Над тюремным забором уже высоко висело утреннее солнце, розовели подставленные к нему кудрявые бока толстых облаков. Крупная чайка с белыми зигзагами крыльев — видимо, с какого-то ближнего водополья — проплыла в завидной воле пространства. Опускать глаза вниз, взглядом и мыслями возвращаться к людям, которые гуртовались возле мрачного кирпичного дома с прутьями на окошках, не хотелось. Нынче, если выпадала возможность, Федор подолгу глядел в небо. Раньше он не испытывал этой притягательной, отвлекающей от земного мыканья, силы голубой пустоты. Но только в этой пустоте сбереглась для него частичка свободы, и только через эту пустоту лежала какая-то призрачная соединенность и с домом, и с детством, и с отдохновенными воспоминаниями. При виде облаков почему-то приходила на ум давнишняя сказка про Снегурку, которую рассказывала бабушка Анна. «…Все ж доняли Снегурку подруженьки. Решилась она и перепрыгнула через костровище. Тут и не стало ее. Растаяла. Паром сделалась. Обернулась облачком. И плавает это облачко и посейчас где-то…»

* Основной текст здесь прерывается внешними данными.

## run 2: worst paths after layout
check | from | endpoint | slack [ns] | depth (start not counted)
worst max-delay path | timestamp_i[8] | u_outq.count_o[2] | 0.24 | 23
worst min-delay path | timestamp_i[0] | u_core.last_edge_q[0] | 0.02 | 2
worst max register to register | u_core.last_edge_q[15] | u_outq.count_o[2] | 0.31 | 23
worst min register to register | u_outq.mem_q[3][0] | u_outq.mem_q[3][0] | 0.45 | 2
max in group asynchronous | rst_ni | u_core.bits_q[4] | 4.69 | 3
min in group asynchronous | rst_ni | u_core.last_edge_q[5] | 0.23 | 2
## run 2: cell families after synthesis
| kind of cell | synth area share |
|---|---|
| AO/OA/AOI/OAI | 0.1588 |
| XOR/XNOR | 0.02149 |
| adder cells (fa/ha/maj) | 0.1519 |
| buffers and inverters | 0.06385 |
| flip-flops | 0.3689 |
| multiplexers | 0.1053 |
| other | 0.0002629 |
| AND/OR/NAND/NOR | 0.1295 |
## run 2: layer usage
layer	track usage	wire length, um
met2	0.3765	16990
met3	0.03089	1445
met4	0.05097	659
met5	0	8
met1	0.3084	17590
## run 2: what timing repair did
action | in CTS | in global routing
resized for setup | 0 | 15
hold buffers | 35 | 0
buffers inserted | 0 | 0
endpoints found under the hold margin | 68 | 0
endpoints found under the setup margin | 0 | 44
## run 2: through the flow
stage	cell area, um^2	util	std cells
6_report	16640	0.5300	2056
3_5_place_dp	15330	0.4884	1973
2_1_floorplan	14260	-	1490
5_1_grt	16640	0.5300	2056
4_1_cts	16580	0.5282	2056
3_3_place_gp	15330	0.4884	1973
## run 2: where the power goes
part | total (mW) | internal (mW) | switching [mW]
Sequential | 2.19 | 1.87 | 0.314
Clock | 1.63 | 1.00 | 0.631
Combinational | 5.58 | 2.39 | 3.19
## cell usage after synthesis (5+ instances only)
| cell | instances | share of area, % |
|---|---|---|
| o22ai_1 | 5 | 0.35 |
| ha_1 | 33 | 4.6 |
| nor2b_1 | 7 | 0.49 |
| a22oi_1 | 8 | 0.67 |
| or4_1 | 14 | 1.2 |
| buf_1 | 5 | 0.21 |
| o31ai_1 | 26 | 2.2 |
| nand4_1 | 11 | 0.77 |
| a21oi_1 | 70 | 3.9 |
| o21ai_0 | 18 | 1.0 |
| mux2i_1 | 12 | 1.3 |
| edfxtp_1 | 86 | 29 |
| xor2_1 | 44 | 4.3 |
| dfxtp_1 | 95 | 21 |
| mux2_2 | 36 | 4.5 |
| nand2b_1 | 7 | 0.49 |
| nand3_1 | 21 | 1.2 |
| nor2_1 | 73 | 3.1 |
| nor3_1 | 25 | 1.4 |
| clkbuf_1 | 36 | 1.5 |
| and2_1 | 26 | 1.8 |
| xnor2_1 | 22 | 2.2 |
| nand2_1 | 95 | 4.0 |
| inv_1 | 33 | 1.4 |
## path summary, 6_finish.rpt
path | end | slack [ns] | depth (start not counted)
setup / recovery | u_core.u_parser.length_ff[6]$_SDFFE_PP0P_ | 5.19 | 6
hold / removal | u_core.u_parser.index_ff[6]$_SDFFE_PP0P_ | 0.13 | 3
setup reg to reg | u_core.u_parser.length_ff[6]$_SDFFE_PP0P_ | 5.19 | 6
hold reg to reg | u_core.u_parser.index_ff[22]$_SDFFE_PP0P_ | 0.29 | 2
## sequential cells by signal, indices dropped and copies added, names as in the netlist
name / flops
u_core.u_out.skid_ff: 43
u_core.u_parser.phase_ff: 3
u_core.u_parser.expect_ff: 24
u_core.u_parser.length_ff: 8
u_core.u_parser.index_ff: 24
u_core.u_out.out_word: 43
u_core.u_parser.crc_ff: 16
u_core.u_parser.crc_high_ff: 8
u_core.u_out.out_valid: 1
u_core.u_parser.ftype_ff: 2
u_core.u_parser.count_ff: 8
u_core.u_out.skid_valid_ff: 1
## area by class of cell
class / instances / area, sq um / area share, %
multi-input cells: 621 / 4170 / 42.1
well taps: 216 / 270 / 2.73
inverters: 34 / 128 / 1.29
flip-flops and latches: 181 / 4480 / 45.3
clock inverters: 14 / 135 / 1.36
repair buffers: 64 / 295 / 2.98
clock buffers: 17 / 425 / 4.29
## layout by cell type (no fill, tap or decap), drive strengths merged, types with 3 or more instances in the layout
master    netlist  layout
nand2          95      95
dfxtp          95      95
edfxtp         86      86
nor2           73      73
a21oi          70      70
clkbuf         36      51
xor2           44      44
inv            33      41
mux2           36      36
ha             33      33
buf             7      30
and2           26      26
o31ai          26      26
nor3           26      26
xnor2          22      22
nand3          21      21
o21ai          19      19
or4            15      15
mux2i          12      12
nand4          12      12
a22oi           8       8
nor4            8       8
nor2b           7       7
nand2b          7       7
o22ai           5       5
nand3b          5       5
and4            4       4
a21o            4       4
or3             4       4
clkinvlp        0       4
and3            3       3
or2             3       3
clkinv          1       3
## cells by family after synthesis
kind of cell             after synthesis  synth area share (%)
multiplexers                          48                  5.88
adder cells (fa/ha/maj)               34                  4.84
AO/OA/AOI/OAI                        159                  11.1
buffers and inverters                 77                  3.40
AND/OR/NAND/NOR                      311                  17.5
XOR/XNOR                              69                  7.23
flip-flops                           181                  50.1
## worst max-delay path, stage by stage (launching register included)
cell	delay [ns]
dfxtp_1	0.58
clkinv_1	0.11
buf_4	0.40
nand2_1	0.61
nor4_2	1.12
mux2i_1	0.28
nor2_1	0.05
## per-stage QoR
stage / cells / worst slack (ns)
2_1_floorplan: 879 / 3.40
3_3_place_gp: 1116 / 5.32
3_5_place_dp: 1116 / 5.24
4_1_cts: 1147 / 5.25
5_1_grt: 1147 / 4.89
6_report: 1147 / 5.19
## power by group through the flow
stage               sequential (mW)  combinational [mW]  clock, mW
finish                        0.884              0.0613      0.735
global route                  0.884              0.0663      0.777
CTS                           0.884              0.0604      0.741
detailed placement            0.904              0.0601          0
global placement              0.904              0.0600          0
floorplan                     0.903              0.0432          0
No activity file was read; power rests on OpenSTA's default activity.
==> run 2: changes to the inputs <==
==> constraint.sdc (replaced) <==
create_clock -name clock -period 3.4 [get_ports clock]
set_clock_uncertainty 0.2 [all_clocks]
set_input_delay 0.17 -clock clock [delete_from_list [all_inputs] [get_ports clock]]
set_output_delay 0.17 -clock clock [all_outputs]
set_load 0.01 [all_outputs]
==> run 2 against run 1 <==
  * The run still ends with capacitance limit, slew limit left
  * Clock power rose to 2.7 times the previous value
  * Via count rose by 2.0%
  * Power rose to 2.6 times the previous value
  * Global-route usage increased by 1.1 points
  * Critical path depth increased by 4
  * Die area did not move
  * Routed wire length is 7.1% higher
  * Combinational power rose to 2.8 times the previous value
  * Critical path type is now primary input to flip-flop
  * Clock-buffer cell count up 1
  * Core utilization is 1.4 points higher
File: src/hdl/tea_pkg.sv
`timescale 1ns / 1ps

package tea_pkg;

  // Cipher constant added to (or, when decrypting, subtracted from) the running sum once per round.
  localparam logic [31:0] SUM_STEP = 32'h9E37_79B9;

  // The datapath is sized for at most this many rounds.
  localparam logic [6:0] MAX_ROUNDS = 7'd64;

  // Configuration register indexes.
  typedef enum logic [2:0] {
    REG_KEY0   = 3'd0,
    REG_KEY1   = 3'd1,
    REG_KEY2   = 3'd2,
    REG_KEY3   = 3'd3,
    REG_ROUNDS = 3'd4
  } tea_reg_t;

  // Operation selector of an item.
  typedef enum logic {
    OP_ENCRYPT = 1'b0,
    OP_DECRYPT = 1'b1
  } tea_op_t;

  // Sequencer states.
  typedef enum logic {
    ST_IDLE = 1'b0,
    ST_RUN  = 1'b1
  } tea_state_t;

  // Reverses the byte order of a 32-bit word.
  function automatic logic [31:0] swap_bytes(input logic [31:0] w);
    swap_bytes = {w[7:0], w[15:8], w[23:16], w[31:24]};
  endfunction

  // Round mixing function of the cipher.
  function automatic logic [31:0] mix(input logic [31:0] v, input logic [31:0] s,
                                      input logic [31:0] ka, input logic [31:0] kb);
    mix = ((v << 4) + ka) ^ (v + s) ^ ((v >> 5) + kb);
  endfunction

endpackage
File: src/sv/assert_macros.svh
// Assertion macros shared by the scheduler RTL.
`ifndef ASSERT_MACROS_SVH
`define ASSERT_MACROS_SVH
`ifndef ASSERT_OFF
// A condition that must hold at every clock edge out of reset.
`define CHK_ALWAYS(lbl, expr) \
  lbl: assert property (@(posedge clk) disable iff (rst) (expr)) \
    else $error("srpt scheduler check failed");
// A consequence that must hold in the same cycle.
`define CHK_SAME(lbl, ante, cons) \
  lbl: assert property (@(posedge clk) disable iff (rst) (ante) |-> (cons)) \
    else $error("srpt scheduler check failed");
// A consequence that must hold in the following cycle.
`define CHK_NEXT(lbl, ante, cons) \
  lbl: assert property (@(posedge clk) disable iff (rst) (ante) |=> (cons)) \
    else $error("srpt scheduler check failed");
`else
`define CHK_ALWAYS(lbl, expr)
`define CHK_SAME(lbl, ante, cons)
`define CHK_NEXT(lbl, ante, cons)
`endif
`endif

File: src/sv/srpt_pkg.sv
// Shared types, widths and codes for the shortest-remaining-time scheduler.
`timescale 1ns / 1ps
`default_nettype none
package srpt_pkg;

  localparam int MAX_JOBS_DEF = 16;
  localparam int ID_W         = 16;
  localparam int TIME_W       = 32;

  // Request kinds.
  localparam logic REQ_ARRIVE   = 1'b0;
  localparam logic REQ_COMPLETE = 1'b1;

  // Operations of the shared arithmetic unit.
  localparam logic ALU_ADD = 1'b0;
  localparam logic ALU_SUB = 1'b1;

  typedef struct packed {
    logic              req_type;
    logic [ID_W-1:0]   job_id;
    logic [TIME_W-1:0] job_length;
    logic [TIME_W-1:0] now_time;
  } req_t;

  typedef struct packed {
    logic              done_valid;
    logic [ID_W-1:0]   done_id;
    logic              cancel_prior;
    logic              sched_valid;
    logic [TIME_W-1:0] sched_time;
    logic              running_valid;
    logic [ID_W-1:0]   running_id;
    logic              table_full;
  } rsp_t;

  // Write and clear commands from the sequencer to the job table.
  typedef struct packed {
    logic              wr_en;
    logic              clr_en;
    logic [ID_W-1:0]   id;
    logic [TIME_W-1:0] rem;
  } tbl_ctl_t;

endpackage
`default_nettype wire

File: src/sv/srpt_alu.sv
// Shared 32-bit add/subtract unit with borrow out, used for every time computation.
`timescale 1ns / 1ps
`default_nettype none
module srpt_alu import srpt_pkg::*; (
  input  logic              op,
  input  logic [TIME_W-1:0] a,
  input  logic [TIME_W-1:0] b,
  output logic [TIME_W-1:0] res,
  output logic              borrow
);

  logic [TIME_W:0] wide;

  // One extra bit carries the borrow of a subtraction.
  always_comb begin
    unique case (op)
      ALU_ADD: wide = {1'b0, a} + {1'b0, b};
      ALU_SUB: wide = {1'b0, a} - {1'b0, b};
      default: wide = '0;
    endcase
  end

  assign res    = wide[TIME_W-1:0];
  assign borrow = wide[TIME_W] & (op == ALU_SUB);

endmodule
`default_nettype wire

File: src/sv/srpt_table.sv
// Job table: id and remaining-time memories plus per-slot valid flags.
`timescale 1ns / 1ps
`default_nettype none
module srpt_table import srpt_pkg::*; #(
  parameter int MAX_JOBS = MAX_JOBS_DEF,
  localparam int SLOT_W  = $clog2(MAX_JOBS)
) (
  input  logic              clk,
  input  logic              rst,
  input  tbl_ctl_t          ctl,
  input  logic [SLOT_W-1:0] ctl_slot,
  input  logic [SLOT_W-1:0] rd_slot,
  output logic [ID_W-1:0]   rd_id,
  output logic [TIME_W-1:0] rd_rem,
  output logic              rd_vld,
  output logic [MAX_JOBS-1:0] valid_bits
);

  logic [ID_W-1:0]   id_mem  [MAX_JOBS];
  logic [TIME_W-1:0] rem_mem [MAX_JOBS];

  // One write port and one registered read port.
  always_ff @(posedge clk) begin
    if (ctl.wr_en) begin
      id_mem[ctl_slot]  <= ctl.id;
      rem_mem[ctl_slot] <= ctl.rem;
    end
    rd_id  <= id_mem[rd_slot];
    rd_rem <= rem_mem[rd_slot];
  end

  // Valid flags live in flip-flops so reset empties the table at once.
  always_ff @(posedge clk) begin
    if (rst) begin
      valid_bits <= '0;
      rd_vld     <= 1'b0;
    end else begin
      if (ctl.wr_en) begin
        valid_bits[ctl_slot] <= 1'b1;
      end
      if (ctl.clr_en) begin
        valid_bits[ctl_slot] <= 1'b0;
      end
      rd_vld <= valid_bits[rd_slot];
    end
  end

endmodule
`default_nettype wire

File: src/sv/srpt_job_scheduler.sv
// Top level of the preemptive shortest-remaining-time job scheduler.
// Usage:
//   A request on req_data is either a job arrival (id, length, time) or a
//   completion event for the running job. It is taken at a clock edge with
//   req_valid high and req_stall low. Each request yields exactly one response
//   on rsp_data, presented with rsp_valid and taken when rsp_stall is low.
// Sequence (from the cycle in which the request is taken up to the edge
// that loads the output register; the next request is taken right after):
//   Requests are handled one at a time. A full-table arrival or a completion
//   on an empty table goes straight to the output state. The first job passes
//   through ST_A_FIRST, a completion that empties the table through ST_C_START.
//   Other arrivals search the valid flags for the lowest free slot, one slot
//   per cycle, then use the shared adder three or four times. A completion
//   that leaves jobs behind scans the job table through its single read port,
//   one entry per cycle.
// Reset (rst, synchronous) empties the table and clears all control state.
// A response that is stalled stays in the output register; the next request
// is accepted meanwhile, and its response waits until the register frees.
`timescale 1ns / 1ps
`default_nettype none
`include "assert_macros.svh"
module srpt_job_scheduler import srpt_pkg::*; #(
  parameter int MAX_JOBS = MAX_JOBS_DEF
) (
  input  logic clk,
  input  logic rst,
  input  logic req_valid,
  output logic req_stall,
  input  req_t req_data,
  output logic rsp_valid,
  input  logic rsp_stall,
  output rsp_t rsp_data
);

  localparam int SLOT_W = $clog2(MAX_JOBS);
  localparam int CNT_W  = $clog2(MAX_JOBS + 1);
  localparam logic [SLOT_W-1:0] LAST_SLOT = SLOT_W'(MAX_JOBS - 1);
  localparam logic [CNT_W-1:0]  FULL_CNT  = CNT_W'(MAX_JOBS);

  localparam logic [3:0] ST_IDLE     = 4'd0;
  localparam logic [3:0] ST_A_FIRST  = 4'd1;
  localparam logic [3:0] ST_A_FREE   = 4'd2;
  localparam logic [3:0] ST_A_ELAP   = 4'd3;
  localparam logic [3:0] ST_A_CHARGE = 4'd4;
  localparam logic [3:0] ST_A_CMP    = 4'd5;
  localparam logic [3:0] ST_A_SCHED  = 4'd6;
  localparam logic [3:0] ST_C_START  = 4'd7;
  localparam logic [3:0] ST_C_SCAN   = 4'd8;
  localparam logic [3:0] ST_C_LAST   = 4'd9;
  localparam logic [3:0] ST_C_SCHED  = 4'd10;
  localparam logic [3:0] ST_PUSH     = 4'd11;

  logic [3:0]        state;
  req_t              cur;
  rsp_t              res;
  rsp_t              full_rsp;
  logic [CNT_W-1:0]  job_count;
  logic [SLOT_W-1:0] running_slot;
  logic [TIME_W-1:0] start_time;
  logic [ID_W-1:0]   run_id;
  logic [TIME_W-1:0] run_rem;
  logic [TIME_W-1:0] elapsed;
  logic [SLOT_W-1:0] idx;
  logic              pend;
  logic [SLOT_W-1:0] pend_slot;
  logic              found;
  logic [SLOT_W-1:0] best_slot;
  logic [TIME_W-1:0] best_rem;
  logic [ID_W-1:0]   best_id;

  logic              alu_op;
  logic [TIME_W-1:0] alu_a;
  logic [TIME_W-1:0] alu_b;
  logic [TIME_W-1:0] alu_res;
  logic              alu_borrow;
  logic [TIME_W-1:0] charged;
  logic              take;

  tbl_ctl_t          ctl;
  logic [SLOT_W-1:0] ctl_slot;
  logic [ID_W-1:0]   rd_id;
  logic [TIME_W-1:0] rd_rem;
  logic              rd_vld;
  logic [MAX_JOBS-1:0] valid_bits;

  assign req_stall = (state != ST_IDLE);

  // Operand selection for the shared add/subtract unit.
  always_comb begin
    alu_op = ALU_SUB;
    alu_a  = cur.now_time;
    alu_b  = start_time;
    unique case (state) inside
      ST_A_FIRST, ST_A_SCHED: begin
        alu_op = ALU_ADD;
        alu_a  = cur.now_time;
        alu_b  = cur.job_length;
      end
      ST_A_CHARGE: begin
        alu_a = run_rem;
        alu_b = elapsed;
      end
      ST_A_CMP: begin
        alu_a = cur.job_length;
        alu_b = run_rem;
      end
      ST_C_SCAN, ST_C_LAST: begin
        alu_a = rd_rem;
        alu_b = best_rem;
      end
      ST_C_SCHED: begin
        alu_op = ALU_ADD;
        alu_a  = cur.now_time;
        alu_b  = best_rem;
      end
      default: begin
        alu_op = ALU_SUB;
      end
    endcase
  end

  srpt_alu u_alu (
    .op     (alu_op),
    .a      (alu_a),
    .b      (alu_b),
    .res    (alu_res),
    .borrow (alu_borrow)
  );

  // Charged remaining time saturates at zero.
  assign charged = alu_borrow ? '0 : alu_res;

  // A scanned entry wins on smaller remaining time, then on smaller id.
  assign take = pend && rd_vld &&
                (!found || alu_borrow || ((alu_res == '0) && (rd_id < best_id)));

  // Response for an arrival that finds the table full.
  always_comb begin
    full_rsp               = '0;
    full_rsp.table_full    = 1'b1;
    full_rsp.running_valid = 1'b1;
    full_rsp.running_id    = run_id;
  end

  // Table writes and clears issued by the sequencer.
  always_comb begin
    ctl      = '0;
    ctl_slot = running_slot;
    unique case (state)
      ST_A_FIRST: begin
        ctl.wr_en = 1'b1;
        ctl.id    = cur.job_id;
        ctl.rem   = cur.job_length;
        ctl_slot  = '0;
      end
      ST_A_CHARGE: begin
        ctl.wr_en = 1'b1;
        ctl.id    = run_id;
        ctl.rem   = charged;
      end
      ST_A_CMP: begin
        ctl.wr_en = 1'b1;
        ctl.id    = cur.job_id;
        ctl.rem   = cur.job_length;
        ctl_slot  = idx;
      end
      ST_C_START: begin
        ctl.clr_en = 1'b1;
      end
      default: begin
        ctl = '0;
      end
    endcase
  end

  srpt_table #(.MAX_JOBS(MAX_JOBS)) u_table (
    .clk        (clk),
    .rst        (rst),
    .ctl        (ctl),
    .ctl_slot   (ctl_slot),
    .rd_slot    (idx),
    .rd_id      (rd_id),
    .rd_rem     (rd_rem),
    .rd_vld     (rd_vld),
    .valid_bits (valid_bits)
  );

  // Response valid: set when a response is loaded, cleared once it is taken.
  always_ff @(posedge clk) begin
    if (rst) begin
      rsp_valid <= 1'b0;
    end else if ((state == ST_PUSH) && (!rsp_valid || !rsp_stall)) begin
      rsp_valid <= 1'b1;
    end else if (rsp_valid && !rsp_stall) begin
      rsp_valid <= 1'b0;
    end
  end

  // Sequencer and scheduler state.
  always_ff @(posedge clk) begin
    if (rst) begin
      state        <= ST_IDLE;
      job_count    <= '0;
      running_slot <= '0;
      start_time   <= '0;
      pend         <= 1'b0;
      found        <= 1'b0;
      idx          <= '0;
    end else begin
      unique case (state)
        ST_IDLE: begin
          if (req_valid) begin
            cur <= req_data;
            idx <= '0;
            if ((req_data.req_type == REQ_ARRIVE) && (job_count == FULL_CNT)) begin
              res <= full_rsp;
            end else begin
              res <= '0;
            end
            if (req_data.req_type == REQ_ARRIVE) begin
              if (job_count == '0) begin
                state <= ST_A_FIRST;
              end else if (job_count == FULL_CNT) begin
                state <= ST_PUSH;
              end else begin
                state <= ST_A_FREE;
              end
            end else if (job_count == '0) begin
              state <= ST_PUSH;
            end else begin
              state <= ST_C_START;
            end
          end
        end
        ST_A_FIRST: begin
          job_count         <= CNT_W'(1);
          running_slot      <= '0;
          start_time        <= cur.now_time;
          run_rem           <= cur.job_length;
          run_id            <= cur.job_id;
          res.sched_valid   <= 1'b1;
          res.sched_time    <= alu_res;
          res.running_valid <= 1'b1;
          res.running_id    <= cur.job_id;
          state             <= ST_PUSH;
        end
        ST_A_FREE: begin
          if (!valid_bits[idx]) begin
            state <= ST_A_ELAP;
          end else begin
            idx <= idx + 1'b1;
          end
        end
        ST_A_ELAP: begin
          elapsed <= alu_res;
          state   <= ST_A_CHARGE;
        end
        ST_A_CHARGE: begin
          run_rem    <= charged;
          start_time <= cur.now_time;
          state      <= ST_A_CMP;
        end
        ST_A_CMP: begin
          job_count         <= job_count + 1'b1;
          res.running_valid <= 1'b1;
          if (alu_borrow) begin
            running_slot     <= idx;
            run_rem          <= cur.job_length;
            run_id           <= cur.job_id;
            res.cancel_prior <= 1'b1;
            res.running_id   <= cur.job_id;
            state            <= ST_A_SCHED;
          end else begin
            res.running_id <= run_id;
            state          <= ST_PUSH;
          end
        end
        ST_A_SCHED: begin
          res.sched_valid <= 1'b1;
          res.sched_time  <= alu_res;
          state           <= ST_PUSH;
        end
        ST_C_START: begin
          res.done_valid <= 1'b1;
          res.done_id    <= run_id;
          job_count      <= job_count - 1'b1;
          idx            <= '0;
          found          <= 1'b0;
          pend           <= 1'b0;
          if (job_count == CNT_W'(1)) begin
            state <= ST_PUSH;
          end else begin
            state <= ST_C_SCAN;
          end
        end
        ST_C_SCAN: begin
          pend      <= 1'b1;
          pend_slot <= idx;
          if (take) begin
            found     <= 1'b1;
            best_slot <= pend_slot;
            best_rem  <= rd_rem;
            best_id   <= rd_id;
          end
          if (idx == LAST_SLOT) begin
            state <= ST_C_LAST;
          end else begin
            idx <= idx + 1'b1;
          end
        end
        ST_C_LAST: begin
          pend <= 1'b0;
          if (take) begin
            found     <= 1'b1;
            best_slot <= pend_slot;
            best_rem  <= rd_rem;
            best_id   <= rd_id;
          end
          state <= ST_C_SCHED;
        end
        ST_C_SCHED: begin
          running_slot      <= best_slot;
          start_time        <= cur.now_time;
          run_rem           <= best_rem;
          run_id            <= best_id;
          res.sched_valid   <= 1'b1;
          res.sched_time    <= alu_res;
          res.running_valid <= 1'b1;
          res.running_id    <= best_id;
          state             <= ST_PUSH;
        end
        ST_PUSH: begin
          if (!rsp_valid || !rsp_stall) begin
            rsp_data <= res;
            state    <= ST_IDLE;
          end
        end
        default: begin
          state <= ST_IDLE;
        end
      endcase
    end
  end

  // Consistency checks on the job count, the table, the request handshake and the response.
  `CHK_ALWAYS(a_count_bound, job_count <= FULL_CNT)
  `CHK_SAME(a_count_flags, state == ST_IDLE, $countones(valid_bits) == int'(job_count))
  `CHK_NEXT(a_busy_after_req, req_valid && !req_stall, state != ST_IDLE)
  `CHK_SAME(a_sched_runs, rsp_valid && rsp_data.sched_valid, rsp_data.running_valid)

endmodule
`default_nettype wire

Федор не услышал и не заметил, как сзади к нему подошел качающейся походкой, словно весь на расхлябанных шарнирах, длинный мосластый парень. Был он бос, в руке держал полуразвалившиеся, с драными подметками чеботы. По всем ходульным манерам, по синей сыпи наколок на руках, по стальной фиксе во рту в нем угадывался недавно оперившийся блатарь. Кличку он носил короткую, но с длинным понятием — Ляма.
Взяв сапог Федора, Ляма примерил его подошва к подошве со своими чеботами и порадовался:
— Энти вот тибе. Налезут. У нас ноги равные. — Ляма поставил перед Федором чеботы и взял его сапоги. — Портянки оставь сибе. Пригодятся.
— Не трогай! — Федор вскочил, потянулся к Ляме: — Мои сапоги! Не дам!
— Ты чиво, фраер? Энти теперь твои, — Ляма осклабился, намекая на свою особенную принадлежность в здешнем миру.
Соседи поблизости равнодушно наблюдали сцену законного обирания. Никому в голову не пришло встревать и рядить передел личного имущества.
— Отдай! — тихо произнес Федор. И тут же взорвался, побелел от неистовства: — Отдай, скотина! Задушу!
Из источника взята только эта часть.